Across the records below, how many lines include the string "asynchronous"? Respond with the number only.

Stored items from a collection
Start of Block

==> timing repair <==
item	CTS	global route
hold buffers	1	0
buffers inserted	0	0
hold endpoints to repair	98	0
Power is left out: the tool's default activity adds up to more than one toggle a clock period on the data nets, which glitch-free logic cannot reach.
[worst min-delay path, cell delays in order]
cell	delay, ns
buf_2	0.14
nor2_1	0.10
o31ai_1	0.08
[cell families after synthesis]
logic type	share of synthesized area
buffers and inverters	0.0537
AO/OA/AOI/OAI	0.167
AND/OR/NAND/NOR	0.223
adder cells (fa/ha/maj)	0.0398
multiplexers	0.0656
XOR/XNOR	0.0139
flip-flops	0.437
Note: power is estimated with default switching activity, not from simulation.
--- config.mk ---
export PLATFORM = sky130hd
export DESIGN_NAME = nd2d2_invd2_ring_osc
export DESIGN_NICKNAME = d
export VERILOG_FILES = /design/src/rtl/nd2d2_invd2_ring_osc.sv
export SDC_FILE = /design/constraint.sdc
export NUM_CORES = 1
export LEC_CHECK = 0
export CORE_ASPECT_RATIO = 0.75
export CORE_UTILIZATION = 52
export CTS_CLUSTER_DIAMETER = 120
export CTS_CLUSTER_SIZE = 14
export DETAILED_ROUTE_END_ITERATION = 10
export DONT_BUFFER_PORTS = 1
export PLACE_DENSITY = 0.67
export RECOVER_POWER = 100
export SLEW_MARGIN = 10
export SYNTH_ARGS = -nofsm -noshare
export SYNTH_HDL_FRONTEND = slang
export SYNTH_SLANG_ARGS = --single-unit
--- constraint.sdc ---
create_clock -name CLK -period 2.5 [get_ports CLK]
set_input_delay 0.125 -clock CLK [delete_from_list [all_inputs] [get_ports CLK]]
set_output_delay 0.125 -clock CLK [all_outputs]
set_load 0.005 [all_outputs]
File: config.mk
export PLATFORM = sky130hd
export DESIGN_NAME = dma_request_unit
export DESIGN_NICKNAME = d
export VERILOG_FILES = /design/src/rtl/dma_pkg.sv /design/src/rtl/dma_priority_arbiter.sv /design/src/rtl/dma_request_unit.sv
export SDC_FILE = /design/constraint.sdc
export NUM_CORES = 1
export LEC_CHECK = 0
export BUFFER_PORTS_ARGS = -buffer_cell sky130_fd_sc_hd__buf_2
export CAP_MARGIN = 20
export CORE_MARGIN = 1.5
export CORE_UTILIZATION = 40
export DETAILED_ROUTE_END_ITERATION = 6
export GPL_TIMING_DRIVEN = 0
export PLACE_DENSITY = 0.64
export SLEW_MARGIN = 20
export SYNTH_ARGS = -nofsm -noshare
export SYNTH_HDL_FRONTEND = slang
export SYNTH_SLANG_ARGS = --single-unit
File: constraint.sdc
create_clock -name CLK -period 1.6 [get_ports CLK]
set_input_delay 0.32 -clock CLK [delete_from_list [all_inputs] [get_ports CLK]]
set_output_delay 0.32 -clock CLK [all_outputs]
set_load 0.02 [all_outputs]
File: src/rtl/dma_pkg.sv
// Shared definitions for the DMA request unit:
// register addresses, control bit positions and controller states.
package dma_pkg;

  localparam logic [3:0] DMA_REQ_ADDR  = 4'b1001;
  localparam logic [3:0] DMA_MASK_ADDR = 4'b1010;
  localparam logic [3:0] DMA_STAT_ADDR = 4'b1000;

  // DataIn[2] chooses set (1) or clear (0) for request and mask writes.
  localparam int DMA_SET_BIT = 2;

  typedef enum logic [1:0] {
    ST_IDLE    = 2'd0,
    ST_HOLD    = 2'd1,
    ST_SERVICE = 2'd2
  } dma_state_e;

endpackage

File: src/rtl/dma_priority_arbiter.sv
// Picks one requesting channel, searching upward from a start pointer.
// In fixed mode the search always starts at channel 0.
module dma_priority_arbiter #(
  parameter int NUM_CH = 4,
  parameter int CH_W   = 2
) (
  input  logic [NUM_CH-1:0] i_req,
  input  logic [CH_W-1:0]   i_ptr,
  input  logic              i_rot,
  output logic [CH_W-1:0]   o_grant,
  output logic              o_valid
);

  logic [CH_W-1:0] w_base;
  logic [CH_W-1:0] w_idx;

  assign w_base = i_rot ? i_ptr : '0;

  // Scan from lowest priority to highest so the last hit is the winner.
  always_comb begin
    o_grant = '0;
    o_valid = 1'b0;
    w_idx   = '0;
    for (int k = NUM_CH - 1; k >= 0; k--) begin
      w_idx = CH_W'((int'(w_base) + k) % NUM_CH);
      if (i_req[w_idx]) begin
        o_grant = w_idx;
        o_valid = 1'b1;
      end
    end
  end

endmodule

File: src/rtl/dma_request_unit.sv
// DMA request unit: software/hardware request capture, masking, terminal
// count status and the IDLE/HOLD/SERVICE bus hold handshake.
module dma_request_unit
  import dma_pkg::*;
#(
  parameter int         NUM_CH    = 4,
  parameter int         CH_W      = 2,
  parameter logic [3:0] REQ_ADDR  = DMA_REQ_ADDR,
  parameter logic [3:0] MASK_ADDR = DMA_MASK_ADDR,
  parameter logic [3:0] STAT_ADDR = DMA_STAT_ADDR
) (
  input  logic              CLK,
  input  logic              Reset,
  input  logic              IOR,
  input  logic              IOW,
  input  logic [3:0]        Address,
  input  logic [7:0]        DataIn,
  output logic [7:0]        DataOut,
  input  logic [NUM_CH-1:0] DREQ,
  input  logic [NUM_CH-1:0] AutoInit,
  input  logic              RotPri,
  input  logic              HLDA,
  input  logic              EOP,
  output logic              HRQ,
  output logic [NUM_CH-1:0] DACK,
  output logic [CH_W-1:0]   ActiveCh,
  output logic              request_written
);

  dma_state_e        r_state, w_state_next;
  logic [CH_W-1:0]   r_active, r_ptr;
  logic [NUM_CH-1:0] r_dreq_s1, r_dreq_s2;
  logic              r_iow_d, r_req_written;
  logic [7:0]        r_data_out;

  logic [NUM_CH-1:0] w_sw_req, w_mask, w_tc, w_eff, w_dack;
  logic [7:0]        w_stat;
  logic [CH_W-1:0]   w_ch, w_grant;
  logic              w_ch_ok, w_grant_valid, w_latch, w_exit;
  logic              w_wr_ok, w_wr_req, w_wr_mask, w_rd_stat, w_eop_act;
  logic              w_unused_din;

  assign w_unused_din = ^DataIn;

  assign w_ch      = DataIn[CH_W-1:0];
  assign w_ch_ok   = int'(w_ch) < NUM_CH;
  assign w_wr_ok   = !IOW && IOR;
  assign w_wr_req  = w_wr_ok && (Address == REQ_ADDR);
  assign w_wr_mask = w_wr_ok && (Address == MASK_ADDR);
  assign w_rd_stat = !IOR && IOW && (Address == STAT_ADDR);
  assign w_eop_act = (r_state == ST_SERVICE) && EOP;
  assign w_eff     = (r_dreq_s2 | w_sw_req) & ~w_mask;

  genvar gi;
  generate
    for (gi = 0; gi < NUM_CH; gi++) begin : g_ch
      logic r_sw_req, r_mask, r_tc;
      logic w_sel, w_eop_hit;

      assign w_sel     = w_ch_ok && (w_ch == CH_W'(gi));
      assign w_eop_hit = w_eop_act && (r_active == CH_W'(gi));

      // Terminal count outranks a coincident register write or status read.
      always_ff @(posedge CLK) begin
        if (Reset) begin
          r_sw_req <= 1'b0;
          r_mask   <= 1'b1;
          r_tc     <= 1'b0;
        end else begin
          if (w_eop_hit)
            r_sw_req <= 1'b0;
          else if (w_wr_req && w_sel)
            r_sw_req <= DataIn[DMA_SET_BIT];

          if (w_eop_hit && !AutoInit[gi])
            r_mask <= 1'b1;
          else if (w_wr_mask && w_sel)
            r_mask <= DataIn[DMA_SET_BIT];

          if (w_eop_hit)
            r_tc <= 1'b1;
          else if (w_rd_stat)
            r_tc <= 1'b0;
        end
      end

      assign w_sw_req[gi] = r_sw_req;
      assign w_mask[gi]   = r_mask;
      assign w_tc[gi]     = r_tc;
    end

    // Status word only has room for the first four channels.
    for (gi = 0; gi < 4; gi++) begin : g_stat
      if (gi < NUM_CH) begin : g_on
        assign w_stat[gi]     = w_tc[gi];
        assign w_stat[4 + gi] = w_eff[gi];
      end else begin : g_off
        assign w_stat[gi]     = 1'b0;
        assign w_stat[4 + gi] = 1'b0;
      end
    end
  endgenerate

  dma_priority_arbiter #(
    .NUM_CH (NUM_CH),
    .CH_W   (CH_W)
  ) u_arb (
    .i_req   (w_eff),
    .i_ptr   (r_ptr),
    .i_rot   (RotPri),
    .o_grant (w_grant),
    .o_valid (w_grant_valid)
  );

  always_comb begin
    w_state_next = r_state;
    w_latch      = 1'b0;
    w_exit       = 1'b0;
    case (r_state)
      ST_IDLE: if (|w_eff) w_state_next = ST_HOLD;
      ST_HOLD: begin
        if (!(|w_eff)) begin
          w_state_next = ST_IDLE;
        end else if (HLDA && w_grant_valid) begin
          w_state_next = ST_SERVICE;
          w_latch      = 1'b1;
        end
      end
      ST_SERVICE: begin
        if (EOP || !w_eff[r_active]) begin
          w_state_next = ST_IDLE;
          w_exit       = 1'b1;
        end
      end
      default: w_state_next = ST_IDLE;
    endcase
  end

  always_ff @(posedge CLK) begin
    if (Reset) begin
      r_state       <= ST_IDLE;
      r_active      <= '0;
      r_ptr         <= '0;
      r_dreq_s1     <= '0;
      r_dreq_s2     <= '0;
      r_iow_d       <= 1'b1;
      r_req_written <= 1'b0;
      r_data_out    <= '0;
    end else begin
      r_state       <= w_state_next;
      r_dreq_s1     <= DREQ;
      r_dreq_s2     <= r_dreq_s1;
      r_iow_d       <= IOW;
      r_req_written <= (w_wr_req || w_wr_mask) && r_iow_d;
      r_data_out    <= w_rd_stat ? w_stat : 8'h00;
      if (w_latch)
        r_active <= w_grant;
      // Served channel drops to lowest priority when rotating.
      if (w_exit)
        r_ptr <= RotPri ? CH_W'((int'(r_active) + 1) % NUM_CH) : '0;
    end
  end

  always_comb begin
    w_dack = '0;
    if (r_state == ST_SERVICE)
      w_dack[r_active] = 1'b1;
  end

  assign HRQ             = (r_state != ST_IDLE);
  assign DACK            = w_dack;
  assign ActiveCh        = r_active;
  assign DataOut         = r_data_out;
  assign request_written = r_req_written;

endmodule
File: config.mk
export PLATFORM = sky130hd
export DESIGN_NAME = serdes_n
export DESIGN_NICKNAME = d
export VERILOG_FILES = /design/src/rtl/serdes_n.sv
export SDC_FILE = /design/constraint.sdc
export NUM_CORES = 1
export LEC_CHECK = 0
export CORE_AREA = 3 3 73 48
export DETAILED_ROUTE_END_ITERATION = 10
export DIE_AREA = 0 0 76 51
export PLACE_DENSITY = 0.69
export SYNTH_ARGS = -nofsm -noshare
export SYNTH_HDL_FRONTEND = slang
export SYNTH_SLANG_ARGS = --single-unit
File: constraint.sdc
create_clock -name clk -period 3.6 [get_ports clk]
set_input_delay 0.72 -clock clk [delete_from_list [all_inputs] [get_ports clk]]
set_output_delay 0.72 -clock clk [all_outputs]
set_load 0.02 [all_outputs]
`src/rtl/write_ptr_full_ctrl.sv`:
```
// -----------------------------------------------------------------------------
// write_ptr_full_ctrl
//
// Write-side pointer and status controller for an asynchronous FIFO.
// It holds the binary write pointer and its Gray copy for the clock-domain
// crossing. From the read pointer, which has already been synchronised into
// the write domain, it works out full, almost-full and free-entry status.
//
// Parameters
//   ADDR_WIDTH    FIFO address bits, DEPTH = 2**ADDR_WIDTH (>= 2)
//   AFULL_THRESH  almost-full level in free entries (0..DEPTH-1)
//
// Ports
//   w_clk_in            in   write-domain clock (rising edge)
//   w_reset_n_in        in   asynchronous active-low reset
//   w_request_in        in   write request from the producer
//   r_ptr_gray_sync_in  in   Gray read pointer, synchronised to w_clk_in
//   overflow_clr_in     in   clears the sticky overflow flag
//   w_en_out            out  RAM write strobe (request & not full)
//   w_addr_out          out  binary RAM write address
//   w_ptr_gray_out      out  registered Gray write pointer
//   full_out            out  FIFO full (registered)
//   almost_full_out     out  free entries <= AFULL_THRESH (registered)
//   free_count_out      out  free entries 0..DEPTH (registered)
//   overflow_out        out  sticky write-while-full flag
//
// Configuration
//   WFIFO_OVERFLOW_STICKY_EN  defined: overflow_out is a sticky flag that
//                             overflow_clr_in clears.
//                             undefined: overflow_out is held at 0 and
//                             overflow_clr_in has no effect.
// -----------------------------------------------------------------------------
module write_ptr_full_ctrl #(
  parameter int ADDR_WIDTH   = 3,
  parameter int AFULL_THRESH = 2
) (
  input  logic                  w_clk_in,
  input  logic                  w_reset_n_in,
  input  logic                  w_request_in,
  input  logic [ADDR_WIDTH:0]   r_ptr_gray_sync_in,
  input  logic                  overflow_clr_in,
  output logic                  w_en_out,
  output logic [ADDR_WIDTH-1:0] w_addr_out,
  output logic [ADDR_WIDTH:0]   w_ptr_gray_out,
  output logic                  full_out,
  output logic                  almost_full_out,
  output logic [ADDR_WIDTH:0]   free_count_out,
  output logic                  overflow_out
);

  // DEPTH expressed in pointer width: a single one in the MSB position.
  localparam logic [ADDR_WIDTH:0] DEPTH_C   = {1'b1, {ADDR_WIDTH{1'b0}}};
  localparam logic [ADDR_WIDTH:0] AFULL_C   = AFULL_THRESH[ADDR_WIDTH:0];
  localparam logic [ADDR_WIDTH:0] PTR_ONE_C = {{ADDR_WIDTH{1'b0}}, 1'b1};

  // ---------------------------------------------------------------------------
  // Gray code helpers
  // ---------------------------------------------------------------------------
  function automatic logic [ADDR_WIDTH:0] bin2gray(input logic [ADDR_WIDTH:0] bin);
    return bin ^ (bin >> 1);
  endfunction

  function automatic logic [ADDR_WIDTH:0] gray2bin(input logic [ADDR_WIDTH:0] gray);
    logic [ADDR_WIDTH:0] bin;
    bin[ADDR_WIDTH] = gray[ADDR_WIDTH];
    for (int i = ADDR_WIDTH - 1; i >= 0; i--) begin
      bin[i] = bin[i + 1] ^ gray[i];
    end
    return bin;
  endfunction

  // ---------------------------------------------------------------------------
  // State
  // ---------------------------------------------------------------------------
  logic [ADDR_WIDTH:0] bin_r;
  logic [ADDR_WIDTH:0] gray_r;
  logic                full_r;
  logic                afull_r;
  logic [ADDR_WIDTH:0] free_r;
  logic                ovf_r;

  // ---------------------------------------------------------------------------
  // Next-state terms
  // ---------------------------------------------------------------------------
  logic                accept_s;
  logic [ADDR_WIDTH:0] bin_next_s;
  logic [ADDR_WIDTH:0] gray_next_s;
  logic [ADDR_WIDTH:0] r_bin_s;
  logic [ADDR_WIDTH:0] r_gray_full_s;
  logic [ADDR_WIDTH:0] used_next_s;
  logic [ADDR_WIDTH:0] free_next_s;
  logic                full_next_s;
  logic                afull_next_s;

  // Accept, next pointer, and full/free status evaluated against the read pointer
  always_comb begin
    accept_s      = 1'b0;
    bin_next_s    = bin_r;
    gray_next_s   = gray_r;
    r_bin_s       = '0;
    r_gray_full_s = '0;
    used_next_s   = '0;
    free_next_s   = DEPTH_C;
    full_next_s   = 1'b0;
    afull_next_s  = 1'b0;

    // A request seen while full_out is high is dropped. The registered flag
    // keeps rejecting for one cycle after a read frees space.
    accept_s = w_request_in & ~full_r;

    if (accept_s) begin
      bin_next_s = bin_r + PTR_ONE_C;
    end else begin
      bin_next_s = bin_r;
    end

    gray_next_s = bin2gray(bin_next_s);
    r_bin_s     = gray2bin(r_ptr_gray_sync_in);

    // Full when the write pointer is exactly one lap ahead of the read
    // pointer. In Gray code that means the two MSBs differ and the rest match.
    r_gray_full_s = {~r_ptr_gray_sync_in[ADDR_WIDTH:ADDR_WIDTH-1],
                     r_ptr_gray_sync_in[ADDR_WIDTH-2:0]};
    full_next_s   = (gray_next_s == r_gray_full_s);

    // The subtraction wraps modulo 2**(ADDR_WIDTH+1), so the count stays
    // correct when either pointer rolls over.
    used_next_s  = bin_next_s - r_bin_s;
    free_next_s  = DEPTH_C - used_next_s;
    afull_next_s = (free_next_s <= AFULL_C);
  end

  // Pointer and status registers
  always_ff @(posedge w_clk_in or negedge w_reset_n_in) begin
    if (!w_reset_n_in) begin
      bin_r   <= '0;
      gray_r  <= '0;
      full_r  <= 1'b0;
      afull_r <= 1'b0;
      free_r  <= DEPTH_C;
    end else begin
      bin_r   <= bin_next_s;
      gray_r  <= gray_next_s;
      full_r  <= full_next_s;
      afull_r <= afull_next_s;
      free_r  <= free_next_s;
    end
  end

`ifdef WFIFO_OVERFLOW_STICKY_EN
  // Sticky overflow: setting has priority over clearing
  always_ff @(posedge w_clk_in or negedge w_reset_n_in) begin
    if (!w_reset_n_in) begin
      ovf_r <= 1'b0;
    end else if (w_request_in && full_r) begin
      ovf_r <= 1'b1;
    end else if (overflow_clr_in) begin
      ovf_r <= 1'b0;
    end else begin
      ovf_r <= ovf_r;
    end
  end
`else
  // Overflow tracking disabled: flag leaves reset at 0 and can never set
  always_ff @(posedge w_clk_in or negedge w_reset_n_in) begin
    if (!w_reset_n_in) begin
      ovf_r <= 1'b0;
    end else begin
      ovf_r <= ovf_r & ~overflow_clr_in;
    end
  end
`endif

  // ---------------------------------------------------------------------------
  // Outputs
  // ---------------------------------------------------------------------------
  assign w_en_out        = accept_s;
  assign w_addr_out      = bin_r[ADDR_WIDTH-1:0];
  assign w_ptr_gray_out  = gray_r;
  assign full_out        = full_r;
  assign almost_full_out = afull_r;
  assign free_count_out  = free_r;
  assign overflow_out    = ovf_r;

endmodule
```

End of Block

:: Answer section ::
2